Il y a quelques jours, Sophie Boudarel s’est interrogée sur l’entretien que le nouveau président de la Fédération Française de Généalogie a donné à la Revue Française de Généalogie. En effet, les quelques réflexions émises dans cet entretien par Thierry Chestier, associées à sa réaction à l’article de Sophie (par le biais d’un edit de l’article en date du 28/07/2016, de son compte twitter personnel mais aussi du compte de la Fédération Française de Généalogie) sont en effet questionnantes.

Lisez pour cela l’article de la Revue Française de Généalogie, l’article de Sophie Boudarel et suivez @FFGenealogie et @ThierryChestier sur twitter pour comprendre la discussion.

En résumé, dans cette polémique, Thierry Chestier se pose la question de la pertinence de l’indexation collaborative par le grand public des données issues des différents services d’archives. Il remet en cause l’organisation de cette indexation collaborative, la fiabilité des données ainsi collectées, et préférerait que chacun reste à sa place, donc que les archives arrêtent ce processus collaboratif. On peut se poser la question, car en effet, l’indexation collaborative nécessite une organisation et une logistique importante pour être fiable, et exhaustive. FamilySearch doit d’ailleurs le savoir encore mieux que les associations de généalogie françaises.

Mais de mon point de vue, cette polémique se résume ainsi : Thierry Chestier se pose la question de la place des associations de généalogie en 2016.

C’est cette question qui est pertinente. Mais une fois cette question posée, c’est surtout la réponse que l’on en fait qui est intéressante.

J’ai la sensation que la réponse de Thierry Chestier, et donc de la FFGénéalogie, c’est de penser que le rôle premier des associations est celui de l’indexation et de la vente des registres ainsi créés. Ainsi, il est impensable que ce rôle soit repris par d’autres et qu’il devienne gratuit. Mais ce qui me pose problème, c’est ce que cette réponse sous-entend : un rôle immuable. Un rôle définitif, attribué. Un rôle que seules les associations seraient capables de remplir.

Et la mort des associations si on leur vole ce rôle.

Une pensée négative, pessimiste, surtout venant d’un président nouvellement élu.

Moi, ma réponse commence par plusieurs constats : le premier, c’est que l’indexation collaborative est ce qui se fait actuellement. Elle est à la mode. Donc, elle ne s’arrêtera pas parce qu’on le décrète. Elle a des défauts mais surtout des qualités. A nous de se l’approprier, de pétrir cette pâte et d’en faire quelque chose de beau, intéressant et fiable. Le deuxième constat, c’est que la généalogie n’est pas une collection d’ancêtres, de dates, de noms, de lieux. Pas seulement. Si cette collection était difficile à réunir par le passé, et qu’on avait besoin absolument des associations pour la compléter, ce n’est plus le cas actuellement. Internet est passé par là. Il faut s’y résoudre. Troisièmement, dans les associations de généalogie, il y a des bénévoles avec un niveau d’histoire des familles dépassant largement bon nombres de professionnels : en histoire, en paléographie, en recherche. C’est une pépite. Une pépite brute, à tailler correctement.

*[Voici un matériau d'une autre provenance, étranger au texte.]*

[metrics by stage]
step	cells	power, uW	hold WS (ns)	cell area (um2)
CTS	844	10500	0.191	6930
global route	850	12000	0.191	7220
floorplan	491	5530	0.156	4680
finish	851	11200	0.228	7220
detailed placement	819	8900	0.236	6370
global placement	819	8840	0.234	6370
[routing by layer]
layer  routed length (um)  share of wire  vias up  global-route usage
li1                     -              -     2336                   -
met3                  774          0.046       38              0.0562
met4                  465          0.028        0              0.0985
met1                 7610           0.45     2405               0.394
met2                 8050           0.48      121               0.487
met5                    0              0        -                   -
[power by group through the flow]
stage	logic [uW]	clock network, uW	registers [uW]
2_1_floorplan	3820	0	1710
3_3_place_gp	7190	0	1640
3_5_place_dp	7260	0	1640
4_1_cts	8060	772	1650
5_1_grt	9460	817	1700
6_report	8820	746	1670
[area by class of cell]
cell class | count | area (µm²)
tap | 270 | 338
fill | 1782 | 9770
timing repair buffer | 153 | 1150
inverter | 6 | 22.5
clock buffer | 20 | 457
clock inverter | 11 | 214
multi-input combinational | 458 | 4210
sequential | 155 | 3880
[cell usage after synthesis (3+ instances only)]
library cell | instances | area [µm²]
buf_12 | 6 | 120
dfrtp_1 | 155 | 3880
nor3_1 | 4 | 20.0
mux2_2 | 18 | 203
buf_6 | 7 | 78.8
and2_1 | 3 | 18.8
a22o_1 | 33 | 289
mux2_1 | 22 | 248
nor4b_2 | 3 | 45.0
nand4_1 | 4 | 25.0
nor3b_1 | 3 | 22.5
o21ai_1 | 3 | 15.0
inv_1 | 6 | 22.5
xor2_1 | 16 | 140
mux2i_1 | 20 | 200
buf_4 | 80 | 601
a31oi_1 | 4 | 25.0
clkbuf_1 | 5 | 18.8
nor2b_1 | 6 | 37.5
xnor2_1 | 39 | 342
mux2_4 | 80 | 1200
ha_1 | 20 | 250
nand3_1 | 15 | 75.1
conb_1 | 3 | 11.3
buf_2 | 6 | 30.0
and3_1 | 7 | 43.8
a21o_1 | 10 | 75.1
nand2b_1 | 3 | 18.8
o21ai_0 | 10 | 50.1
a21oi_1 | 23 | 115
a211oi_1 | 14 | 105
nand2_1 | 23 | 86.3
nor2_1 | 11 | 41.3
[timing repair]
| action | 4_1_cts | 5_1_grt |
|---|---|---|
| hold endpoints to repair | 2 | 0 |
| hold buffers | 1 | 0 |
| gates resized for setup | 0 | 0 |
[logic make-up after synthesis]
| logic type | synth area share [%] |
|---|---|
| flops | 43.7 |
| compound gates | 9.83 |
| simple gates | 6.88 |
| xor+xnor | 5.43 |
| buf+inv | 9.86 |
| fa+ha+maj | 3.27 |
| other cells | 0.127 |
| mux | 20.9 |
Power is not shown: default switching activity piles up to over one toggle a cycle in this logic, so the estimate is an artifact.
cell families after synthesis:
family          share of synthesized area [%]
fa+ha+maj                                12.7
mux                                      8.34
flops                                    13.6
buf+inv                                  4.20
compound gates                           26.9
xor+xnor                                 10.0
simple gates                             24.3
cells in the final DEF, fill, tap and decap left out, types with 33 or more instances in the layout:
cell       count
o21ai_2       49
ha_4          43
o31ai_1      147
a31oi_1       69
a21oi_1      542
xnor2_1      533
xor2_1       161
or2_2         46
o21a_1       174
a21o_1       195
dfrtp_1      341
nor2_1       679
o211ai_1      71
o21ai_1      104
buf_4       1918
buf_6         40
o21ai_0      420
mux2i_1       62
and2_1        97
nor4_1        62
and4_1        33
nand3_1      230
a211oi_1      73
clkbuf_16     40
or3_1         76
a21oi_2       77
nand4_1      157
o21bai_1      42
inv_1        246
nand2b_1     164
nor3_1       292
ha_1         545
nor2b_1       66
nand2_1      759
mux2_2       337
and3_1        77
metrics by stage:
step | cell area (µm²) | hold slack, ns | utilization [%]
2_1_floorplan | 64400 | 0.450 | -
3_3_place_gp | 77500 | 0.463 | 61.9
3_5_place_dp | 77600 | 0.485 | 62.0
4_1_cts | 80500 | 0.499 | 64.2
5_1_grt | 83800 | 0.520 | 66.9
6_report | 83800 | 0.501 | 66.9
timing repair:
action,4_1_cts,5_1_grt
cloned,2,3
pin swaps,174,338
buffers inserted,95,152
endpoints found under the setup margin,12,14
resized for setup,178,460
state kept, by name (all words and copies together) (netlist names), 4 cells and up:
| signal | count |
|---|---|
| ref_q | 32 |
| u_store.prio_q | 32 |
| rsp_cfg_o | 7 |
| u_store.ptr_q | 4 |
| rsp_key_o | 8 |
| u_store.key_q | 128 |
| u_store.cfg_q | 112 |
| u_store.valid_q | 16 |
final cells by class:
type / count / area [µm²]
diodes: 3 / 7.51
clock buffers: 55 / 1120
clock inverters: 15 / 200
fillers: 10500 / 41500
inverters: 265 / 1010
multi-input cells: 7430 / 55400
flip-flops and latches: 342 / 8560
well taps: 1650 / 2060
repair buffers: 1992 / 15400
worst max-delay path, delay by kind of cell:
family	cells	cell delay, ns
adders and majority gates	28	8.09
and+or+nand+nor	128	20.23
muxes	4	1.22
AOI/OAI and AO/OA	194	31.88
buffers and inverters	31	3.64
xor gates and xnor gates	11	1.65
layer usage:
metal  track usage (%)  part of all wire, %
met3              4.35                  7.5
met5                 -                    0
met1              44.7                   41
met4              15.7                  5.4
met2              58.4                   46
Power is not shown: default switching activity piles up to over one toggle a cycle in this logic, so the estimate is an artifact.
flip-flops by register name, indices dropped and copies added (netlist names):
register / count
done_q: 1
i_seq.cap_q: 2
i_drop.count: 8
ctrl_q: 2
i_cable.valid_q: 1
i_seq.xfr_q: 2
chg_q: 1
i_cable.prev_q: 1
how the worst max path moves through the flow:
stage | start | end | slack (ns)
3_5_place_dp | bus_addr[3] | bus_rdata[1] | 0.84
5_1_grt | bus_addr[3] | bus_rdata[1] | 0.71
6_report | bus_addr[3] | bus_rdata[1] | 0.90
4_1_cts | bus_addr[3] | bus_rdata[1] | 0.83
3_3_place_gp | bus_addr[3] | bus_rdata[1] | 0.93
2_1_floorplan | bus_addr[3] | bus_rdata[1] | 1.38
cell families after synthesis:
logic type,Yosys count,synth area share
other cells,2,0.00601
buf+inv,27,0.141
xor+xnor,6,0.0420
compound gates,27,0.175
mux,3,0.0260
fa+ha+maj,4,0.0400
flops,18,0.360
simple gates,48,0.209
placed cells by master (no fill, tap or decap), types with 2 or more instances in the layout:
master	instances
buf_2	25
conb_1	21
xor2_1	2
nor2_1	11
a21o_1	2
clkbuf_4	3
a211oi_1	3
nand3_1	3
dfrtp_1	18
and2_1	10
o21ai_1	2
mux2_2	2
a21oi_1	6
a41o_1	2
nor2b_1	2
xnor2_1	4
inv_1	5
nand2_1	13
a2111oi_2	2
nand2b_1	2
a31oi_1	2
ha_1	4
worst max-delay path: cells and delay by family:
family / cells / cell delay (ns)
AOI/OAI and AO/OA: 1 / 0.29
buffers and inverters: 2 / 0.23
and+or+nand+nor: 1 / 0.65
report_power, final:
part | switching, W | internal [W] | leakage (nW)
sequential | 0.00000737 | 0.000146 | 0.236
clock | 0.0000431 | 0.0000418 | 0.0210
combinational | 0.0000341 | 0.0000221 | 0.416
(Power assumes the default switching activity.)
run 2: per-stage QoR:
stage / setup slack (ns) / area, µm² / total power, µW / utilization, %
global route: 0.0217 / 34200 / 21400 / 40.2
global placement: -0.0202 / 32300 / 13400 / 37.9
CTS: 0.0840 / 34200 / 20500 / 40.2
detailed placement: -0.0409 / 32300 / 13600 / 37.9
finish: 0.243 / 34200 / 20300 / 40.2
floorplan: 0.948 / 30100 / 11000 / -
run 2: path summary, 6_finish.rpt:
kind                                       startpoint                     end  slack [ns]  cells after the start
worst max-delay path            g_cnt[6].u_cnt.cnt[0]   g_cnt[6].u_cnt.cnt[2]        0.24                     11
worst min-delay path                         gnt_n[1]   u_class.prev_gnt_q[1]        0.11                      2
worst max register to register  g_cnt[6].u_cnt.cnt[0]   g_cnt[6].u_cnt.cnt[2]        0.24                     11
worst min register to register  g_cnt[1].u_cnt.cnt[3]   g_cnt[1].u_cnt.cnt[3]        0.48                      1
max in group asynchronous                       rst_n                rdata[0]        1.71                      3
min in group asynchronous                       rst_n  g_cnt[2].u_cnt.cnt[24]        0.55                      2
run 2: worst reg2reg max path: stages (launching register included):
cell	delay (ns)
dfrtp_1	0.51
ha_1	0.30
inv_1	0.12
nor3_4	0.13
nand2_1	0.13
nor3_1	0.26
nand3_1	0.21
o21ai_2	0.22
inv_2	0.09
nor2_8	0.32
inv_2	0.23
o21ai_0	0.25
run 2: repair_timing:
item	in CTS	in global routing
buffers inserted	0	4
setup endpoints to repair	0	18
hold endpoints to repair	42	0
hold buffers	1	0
==> config.mk <==
export PLATFORM = sky130hd
export DESIGN_NAME = shadow_sync_engine
export DESIGN_NICKNAME = d
export VERILOG_FILES = /design/src/rtl/ssu_pkg.sv /design/src/rtl/ssu_edge_sync.sv /design/src/rtl/ssu_frame_shifter.sv /design/src/rtl/shadow_sync_engine.sv
export SDC_FILE = /design/constraint.sdc
export NUM_CORES = 1
export LEC_CHECK = 0
export ABC_AREA = 1
export ABC_CLOCK_PERIOD_IN_PS = 2900
export BUFFER_PORTS_ARGS = -buffer_cell sky130_fd_sc_hd__buf_2
export CAP_MARGIN = 30
export CORE_ASPECT_RATIO = 1.5
export CORE_MARGIN = 2
export CORE_UTILIZATION = 38
export CTS_CLUSTER_SIZE = 12
export DETAILED_ROUTE_END_ITERATION = 8
export HOLD_SLACK_MARGIN = 0.12
export PLACE_DENSITY = 0.54
export SLEW_MARGIN = 10
export SYNTH_ARGS = -nofsm -noshare
export SYNTH_HDL_FRONTEND = slang
export SYNTH_SLANG_ARGS = --single-unit
==> constraint.sdc <==
create_clock -name clk -period 2.9 [get_ports clk]
set_input_delay 0.29 -clock clk [delete_from_list [all_inputs] [get_ports clk]]
set_output_delay 0.29 -clock clk [all_outputs]
set_load 0.01 [all_outputs]
==> src/rtl/ssu_pkg.sv <==
package ssu_pkg;

   typedef enum logic [2:0] {
      ENG_IDLE,
      ENG_CHECK,
      ENG_SHIFT,
      ENG_WAIT_FALL,
      ENG_STROBE,
      ENG_NEXT
   } eng_state_t;

   typedef enum logic [1:0] {
      SH_IDLE,
      SH_LOW,
      SH_HIGH,
      SH_LATCH
   } sh_state_t;

   // Visit order: neighbouring pairs swapped, an unpaired last entry stays put.
   function automatic int unsigned visit_slot(int unsigned k, int unsigned n);
      int unsigned partner;
      partner = k ^ 32'd1;
      return (partner < n) ? partner : k;
   endfunction

endpackage

==> src/rtl/ssu_edge_sync.sv <==
module ssu_edge_sync #(
   parameter int STAGES = 2
) (
   input  logic clk,
   input  logic rst_n,
   input  logic async_i,
   output logic fall_o
);
   logic [STAGES:0] pipe_q;

   initial begin
      if (STAGES < 2) $error("ssu_edge_sync: STAGES must be at least 2");
   end

   always_ff @(posedge clk or negedge rst_n) begin
      if (!rst_n) pipe_q <= '0;
      else        pipe_q <= {pipe_q[STAGES-1:0], async_i};
   end

   // Synchronised level is pipe_q[STAGES-1]; pipe_q[STAGES] is its previous value.
   assign fall_o = pipe_q[STAGES] & ~pipe_q[STAGES-1];
endmodule

==> src/rtl/ssu_frame_shifter.sv <==
module ssu_frame_shifter #(
   parameter int FW        = 16,
   parameter bit MSB_FIRST = 1'b1
) (
   input  logic          clk,
   input  logic          rst_n,
   input  logic          go_i,
   input  logic [FW-1:0] frame_i,
   output logic          sclk_o,
   output logic          sdata_o,
   output logic          rclk_o,
   output logic          done_o
);
   import ssu_pkg::*;

   localparam int CW = $clog2(FW);

   sh_state_t     st_q;
   logic [FW-1:0] sr_q;
   logic [FW-1:0] sr_shift;
   logic [CW-1:0] cnt_q;
   logic          head_load;
   logic          head_next;

   generate
      if (MSB_FIRST) begin : g_msb
         assign sr_shift  = {sr_q[FW-2:0], 1'b0};
         assign head_load = frame_i[FW-1];
         assign head_next = sr_q[FW-2];
      end else begin : g_lsb
         assign sr_shift  = {1'b0, sr_q[FW-1:1]};
         assign head_load = frame_i[0];
         assign head_next = sr_q[1];
      end
   endgenerate

   always_ff @(posedge clk or negedge rst_n) begin
      if (!rst_n) begin
         st_q    <= SH_IDLE;
         sr_q    <= '0;
         cnt_q   <= '0;
         sclk_o  <= 1'b0;
         sdata_o <= 1'b0;
         rclk_o  <= 1'b0;
         done_o  <= 1'b0;
      end else begin
         done_o <= 1'b0;
         unique case (st_q)
            SH_IDLE: begin
               if (go_i) begin
                  sr_q    <= frame_i;
                  sdata_o <= head_load;
                  cnt_q   <= '0;
                  st_q    <= SH_LOW;
               end
            end
            SH_LOW: begin
               sclk_o <= 1'b1;
               st_q   <= SH_HIGH;
            end
            SH_HIGH: begin
               sclk_o <= 1'b0;
               if (cnt_q == CW'(FW-1)) begin
                  rclk_o  <= 1'b1;
                  sdata_o <= 1'b0;
                  st_q    <= SH_LATCH;
               end else begin
                  cnt_q   <= cnt_q + 1'b1;
                  sr_q    <= sr_shift;
                  sdata_o <= head_next;
                  st_q    <= SH_LOW;
               end
            end
            SH_LATCH: begin
               rclk_o <= 1'b0;
               done_o <= 1'b1;
               st_q   <= SH_IDLE;
            end
            default: st_q <= SH_IDLE;
         endcase
      end
   end
endmodule
[config.mk]
export PLATFORM = sky130hd
export DESIGN_NAME = uart_ctl
export DESIGN_NICKNAME = d
export VERILOG_FILES = /design/src/rtl/uart_ctl_pkg.sv /design/src/rtl/uart_ctl_cmd_decode.sv /design/src/rtl/uart_ctl_tx.sv /design/src/rtl/uart_ctl_rxfifo.sv /design/src/rtl/uart_ctl.sv
export SDC_FILE = /design/constraint.sdc
export NUM_CORES = 1
export LEC_CHECK = 0
export BUFFER_PORTS_ARGS = -buffer_cell sky130_fd_sc_hd__buf_2
export CAP_MARGIN = 20
export CORE_MARGIN = 2
export CORE_UTILIZATION = 60
export CTS_BUF_LIST = sky130_fd_sc_hd__clkbuf_4 sky130_fd_sc_hd__clkbuf_8 sky130_fd_sc_hd__clkbuf_16
export CTS_CLUSTER_SIZE = 8
export DETAILED_ROUTE_END_ITERATION = 8
export GPL_TIMING_DRIVEN = 1
export HOLD_SLACK_MARGIN = 0.12
export PLACE_DENSITY = 0.78
export SLEW_MARGIN = 20
export SYNTH_ARGS = -nofsm -noshare
export SYNTH_HDL_FRONTEND = slang
export SYNTH_SLANG_ARGS = --single-unit
[constraint.sdc]
create_clock -name clk -period 4.7 [get_ports clk]
set_clock_uncertainty 0.1 [all_clocks]
set_input_delay 0.47 -clock clk [delete_from_list [all_inputs] [get_ports clk]]
set_output_delay 0.47 -clock clk [all_outputs]
set_load 0.02 [all_outputs]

Ainsi, la généalogie de base se simplifie et devient à la portée du plus grand nombre, grâce à internet, grâce à la collaboration, l’indexation, etc. Mais la généalogie ne s’arrête pas là : connaitre ses ancêtres, comprendre leurs mentalités, l’histoire de leurs maisons, leurs métiers, leurs occupations, leurs vies. C’est ça la généalogie, la conception que j’en fais. Dans cette conception de la généalogie, l’expertise des associations doit être mise en avant. Et puis, comme Thierry Chestier le fait remarquer, les associations sont bien organisées, hiérarchisées, humaines. Elles sont capables d’aider, de former, de guider, d’orienter, d’éduquer. Voilà leur rôle.

A mon sens, les associations doivent apporter une nouvelle plus-value. Celle qu’elles réservaient à leurs adhérents les plus aguerris. Un groupe d’amis qui s’entraide, et qui apporte une expertise et une aide au plus jeune, au débutant. Car une fois qu’on a fait la collection de dates, de noms et de lieux, vient un moment où on a besoin de vous, chères associations. Et peu importe une baisse du revenu issue de la vente des collections de noms, dates et lieux. Vous survivrez parce que la relation humaine est nécessaire. Mais soyez plastiques, malléables, et au fait des possibilités actuelles. Car ce qui est immuable n’existe plus, et dans le monde moderne, surtout sur internet, tout va très vite.

Et au fond, nous, on a envie que vous continuiez à exister.